Malaria: un parásito el causante y un mosquito su vehículo.

La malaria es una enfermedad infecciosa producida por un parásito llamado Plasmodium, que transmite la hembra del mosquito Anófeles. Cualquier persona expuesta a la picadura puede adquirir este padecimiento.

Este parásito ingresa a las personas por medio de la picadura del mosquito infectado, el cual recorre el torrente sanguíneo hasta alojarse en el hígado.

En nuestro país el Plasmodium vivax es el causante de la malaria, en tanto que en Nicaragua el responsable es el patógeno P. falciparum que produce la forma más severa.
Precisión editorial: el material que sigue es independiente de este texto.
**src/rtl/design05_cmd_sequencer.sv**
```systemverilog
// Command sequencer: queues (a,b,c,d) operand commands in a 2-entry FIFO and
// replays each one as start -> result -> check against the downstream design.
// Latency: EN_cmd in cycle 0 gives EN_start in cycle 2 and resp_valid in cycle 5 with all readies high.
// Backpressure: RDY_cmd drops while the FIFO is full; a held response blocks the next start until resp_ack.
//
// Ports:
//   CLK, RST_N                       clock, async active-low reset
//   cmd_a/b/c/d, EN_cmd, RDY_cmd     command enqueue side
//   start_a/b, EN_start, st_ready    design start interface
//   result_c, result, res_ready      design result interface
//   check_d, EN_check, check, ch_ready  design check interface
//   resp_*, resp_ack                 response to consumer
//   done_count                       completed transactions (timeouts included), wrapping
module design05_cmd_sequencer #(
  parameter int TIMEOUT = 255,
  parameter int CNT_W   = 16
) (
  input  logic             CLK,
  input  logic             RST_N,
  input  logic [8:0]       cmd_a,
  input  logic [8:0]       cmd_b,
  input  logic [8:0]       cmd_c,
  input  logic [8:0]       cmd_d,
  input  logic             EN_cmd,
  output logic             RDY_cmd,
  output logic [8:0]       start_a,
  output logic [8:0]       start_b,
  output logic             EN_start,
  input  logic             st_ready,
  output logic [8:0]       result_c,
  input  logic [8:0]       result,
  input  logic             res_ready,
  output logic [8:0]       check_d,
  output logic             EN_check,
  input  logic [8:0]       check,
  input  logic             ch_ready,
  output logic             resp_valid,
  output logic [8:0]       resp_result,
  output logic [8:0]       resp_check,
  output logic             resp_timeout,
  input  logic             resp_ack,
  output logic [CNT_W-1:0] done_count
);

  typedef struct packed {
    logic [8:0] a;
    logic [8:0] b;
    logic [8:0] c;
    logic [8:0] d;
  } cmd_t;

  typedef enum logic [2:0] {IDLE, START, RESULT, CHECK, RESP} state_t;

  localparam logic [7:0] TMO = 8'(TIMEOUT);

  state_t     state;
  cmd_t       fifo_mem [2];
  logic       wr_ptr;
  logic       rd_ptr;
  logic [1:0] fifo_cnt;
  cmd_t       head;
  logic [8:0] work_c;
  logic [8:0] work_d;
  logic [7:0] timer;

  logic fifo_empty;
  logic enq;
  logic deq;
  logic in_start;
  logic fire_start;
  logic start_tmo;
  logic timer_hit;

  assign head       = fifo_mem[rd_ptr];
  assign fifo_empty = (fifo_cnt == 2'd0);
  assign RDY_cmd    = (fifo_cnt != 2'd2);
  assign enq        = EN_cmd && RDY_cmd;
  assign timer_hit  = (timer == TMO);
  assign in_start   = (state == START);
  assign fire_start = in_start && st_ready;
  assign start_tmo  = in_start && !st_ready && timer_hit;
  // The head leaves the FIFO whether the start fires or is abandoned.
  assign deq        = fire_start || start_tmo;

  // Design-facing outputs are driven only in their owning state.
  assign start_a    = in_start ? head.a : 9'd0;
  assign start_b    = in_start ? head.b : 9'd0;
  assign EN_start   = fire_start;
  assign result_c   = (state == RESULT) ? work_c : 9'd0;
  assign check_d    = (state == CHECK) ? work_d : 9'd0;
  assign EN_check   = (state == CHECK) && ch_ready;
  assign resp_valid = (state == RESP);

  always_ff @(posedge CLK or negedge RST_N) begin
    if (!RST_N) begin
      fifo_mem[0] <= '0;
      fifo_mem[1] <= '0;
      wr_ptr      <= 1'b0;
      rd_ptr      <= 1'b0;
      fifo_cnt    <= 2'd0;
    end else begin
      if (enq) begin
        fifo_mem[wr_ptr] <= '{a: cmd_a, b: cmd_b, c: cmd_c, d: cmd_d};
        wr_ptr           <= ~wr_ptr;
      end
      if (deq) rd_ptr <= ~rd_ptr;
      case ({enq, deq})
        2'b10:   fifo_cnt <= fifo_cnt + 2'd1;
        2'b01:   fifo_cnt <= fifo_cnt - 2'd1;
        default: fifo_cnt <= fifo_cnt;
      endcase
    end
  end

  always_ff @(posedge CLK or negedge RST_N) begin
    if (!RST_N) begin
      state        <= IDLE;
      timer        <= 8'd0;
      work_c       <= 9'd0;
      work_d       <= 9'd0;
      resp_result  <= 9'd0;
      resp_check   <= 9'd0;
      resp_timeout <= 1'b0;
      done_count   <= '0;
    end else begin
      case (state)
        IDLE: begin
          if (!fifo_empty) begin
            // New transaction: uncaptured values must read back as 0.
            state        <= START;
            timer        <= 8'd0;
            resp_result  <= 9'd0;
            resp_check   <= 9'd0;
            resp_timeout <= 1'b0;
          end
        end
        START: begin
          if (st_ready) begin
            work_c <= head.c;
            work_d <= head.d;
            timer  <= 8'd0;
            state  <= RESULT;
          end else if (timer_hit) begin
            resp_timeout <= 1'b1;
            state        <= RESP;
          end else begin
            timer <= timer + 8'd1;
          end
        end
        RESULT: begin
          if (res_ready) begin
            resp_result <= result;
            timer       <= 8'd0;
            state       <= CHECK;
          end else if (timer_hit) begin
            resp_timeout <= 1'b1;
            state        <= RESP;
          end else begin
            timer <= timer + 8'd1;
          end
        end
        CHECK: begin
          if (ch_ready) begin
            resp_check <= check;
            timer      <= 8'd0;
            state      <= RESP;
          end else if (timer_hit) begin
            resp_timeout <= 1'b1;
            state        <= RESP;
          end else begin
            timer <= timer + 8'd1;
          end
        end
        RESP: begin
          if (resp_ack) begin
            done_count <= done_count + CNT_W'(1);
            timer      <= 8'd0;
            if (!fifo_empty) begin
              state        <= START;
              resp_result  <= 9'd0;
              resp_check   <= 9'd0;
              resp_timeout <= 1'b0;
            end else begin
              state <= IDLE;
            end
          end
        end
        default: state <= IDLE;
      endcase
    end
  end

endmodule

```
Las personas que presentan esta enfermedad deben tomar el tratamiento completo para eliminar el parásito.  Entre más temprano se tome el tratamiento, más posibilidades existen de detener los síntomas.

La fiebre es el síntoma más frecuente, suele acompañarse de escalofríos, tiritonas, sudoración, dolores de cabeza, de músculos y articulaciones. Pueden darse vómitos y diarrea.
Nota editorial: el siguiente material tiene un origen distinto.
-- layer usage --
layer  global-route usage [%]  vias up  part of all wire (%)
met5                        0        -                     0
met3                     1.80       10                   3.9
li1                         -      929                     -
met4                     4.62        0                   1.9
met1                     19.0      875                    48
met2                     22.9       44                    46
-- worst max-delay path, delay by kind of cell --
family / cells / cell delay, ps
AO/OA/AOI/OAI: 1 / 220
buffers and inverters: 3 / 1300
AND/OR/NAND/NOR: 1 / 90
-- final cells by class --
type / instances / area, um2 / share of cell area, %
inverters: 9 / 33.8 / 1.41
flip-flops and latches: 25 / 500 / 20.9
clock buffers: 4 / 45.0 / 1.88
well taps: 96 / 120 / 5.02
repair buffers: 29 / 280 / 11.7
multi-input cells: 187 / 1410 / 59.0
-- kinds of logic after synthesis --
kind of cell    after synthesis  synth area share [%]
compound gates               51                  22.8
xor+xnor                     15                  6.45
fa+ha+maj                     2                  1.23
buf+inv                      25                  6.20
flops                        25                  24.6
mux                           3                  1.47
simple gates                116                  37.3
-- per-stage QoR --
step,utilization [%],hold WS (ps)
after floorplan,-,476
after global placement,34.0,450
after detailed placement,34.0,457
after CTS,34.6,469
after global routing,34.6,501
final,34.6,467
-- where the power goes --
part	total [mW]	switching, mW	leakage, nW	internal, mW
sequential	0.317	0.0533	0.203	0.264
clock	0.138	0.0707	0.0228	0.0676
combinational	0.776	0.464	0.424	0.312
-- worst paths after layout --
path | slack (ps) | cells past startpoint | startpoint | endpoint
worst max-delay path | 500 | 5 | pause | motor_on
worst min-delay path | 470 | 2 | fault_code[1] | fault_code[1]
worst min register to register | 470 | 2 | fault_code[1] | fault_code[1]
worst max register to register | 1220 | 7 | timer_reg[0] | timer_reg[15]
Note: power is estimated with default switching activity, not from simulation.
Las personas con malaria por P. falciparum sin tratamiento o tardío, corren el riesgo de una infección severa que puede causar conmoción, hemorragias, fallas renales o hepáticas y la muerte.

Los pacientes pueden presentar síntomas como anemia severa, anormalidades en la sangre, colapso cardiovascular, presencia de hemoglobina en la orina y aparición de líquido en los pulmones. También pueden experimentar agrandamiento del hígado o el bazo e ictericia moderada, así como problemas neurológicos.